[news.software.b] C news humor

stevo@uniblab.Jpl.Nasa.Gov (Steve Groom) (07/11/89)

In article <1989Jul9.032048.3850@utstat.uucp> geoff@utstat.uucp (Geoff Collyer) writes:
>In future, would people posting reports of alleged bugs in C news please
>first check that they are running C news and try to verify the alleged
>bugs by examining the code (which often turns out to be shell scripts)
							 ^^^^^^^^^^^^^
>to confirm that there is a non-zero probability that the alleged bug
>actually exists?
>-- 
>Geoff Collyer		utzoo!utstat!geoff, geoff@utstat.toronto.edu
>``... skill such as yours is evidence of a misspent youth.'' - Herbert Spencer


Hmm.... I thought part of the point of C news (OK, I'll spell it your
way but I won't put spaces in my source directory names) was that it
was to be written mostly in C.  So why is the code "often [...] shell
scripts"?  Or did Geoff mean that the bugs often turn out to be in
the scripts as opposed to the C code?  Or maybe in C shell scripts? :-)
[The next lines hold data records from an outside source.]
$ cat flow/run.sh
#!/bin/bash
# OpenROAD 26Q1-2900-gdf79404cd8, Yosys 0.63+post, stock flow scripts
make -C /OpenROAD-flow-scripts/flow DESIGN_CONFIG=/design/flow/config.mk WORK_HOME=/design/flow/orfs finish
$ cat flow/config.mk
export PLATFORM = sky130hd
export DESIGN_NAME = regArray
export DESIGN_NICKNAME = regArray
export VERILOG_FILES = /design/flow/design.v
export SDC_FILE = /design/flow/constraint.sdc
export NUM_CORES = 4
export LEC_CHECK = 1
export CORE_UTILIZATION = 40
$ cat flow/constraint.sdc
current_design regArray

set clk_period 2.0
set clk_io_pct 0.2

create_clock -name clk0 -period $clk_period [get_ports {clk}]

set non_clock_inputs [all_inputs -no_clocks]
set_input_delay [expr $clk_period * $clk_io_pct] -clock clk0 $non_clock_inputs
set_output_delay [expr $clk_period * $clk_io_pct] -clock clk0 [all_outputs]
That was probably just my impression though, I can't produce any quotes
of someone telling me that.  I'm not complaining either.  We're running
it and it works great.  I just found the thought to be worth a grin.


Steve Groom, Jet Propulsion Laboratory, Pasadena, CA 91109
Internet: stevo@elroy.jpl.nasa.gov   UUCP: {ames,cit-vax}!elroy!stevo
Disclaimer: (thick German accent) "I know noothingg! Noothingg!"

henry@utzoo.uucp (Henry Spencer) (07/11/89)

In article <1989Jul10.171446.16333@elroy.jpl.nasa.gov> stevo@elroy.Jpl.Nasa.Gov (Steve Groom) writes:
>Hmm.... I thought part of the point of C news... was that it
>was to be written mostly in C.  So why is the code "often [...] shell
>scripts"?  Or did Geoff mean that the bugs often turn out to be in
>the scripts as opposed to the C code?  Or maybe in C shell scripts? :-)

Nope, we never write anything in C unless there are good performance reasons
for doing so.  (Once in a while we refrain even so, actually, when issues
like portability bite particularly hard.)  C is just the letter after B.

The bugs were pretty evenly distributed during development, as I recall.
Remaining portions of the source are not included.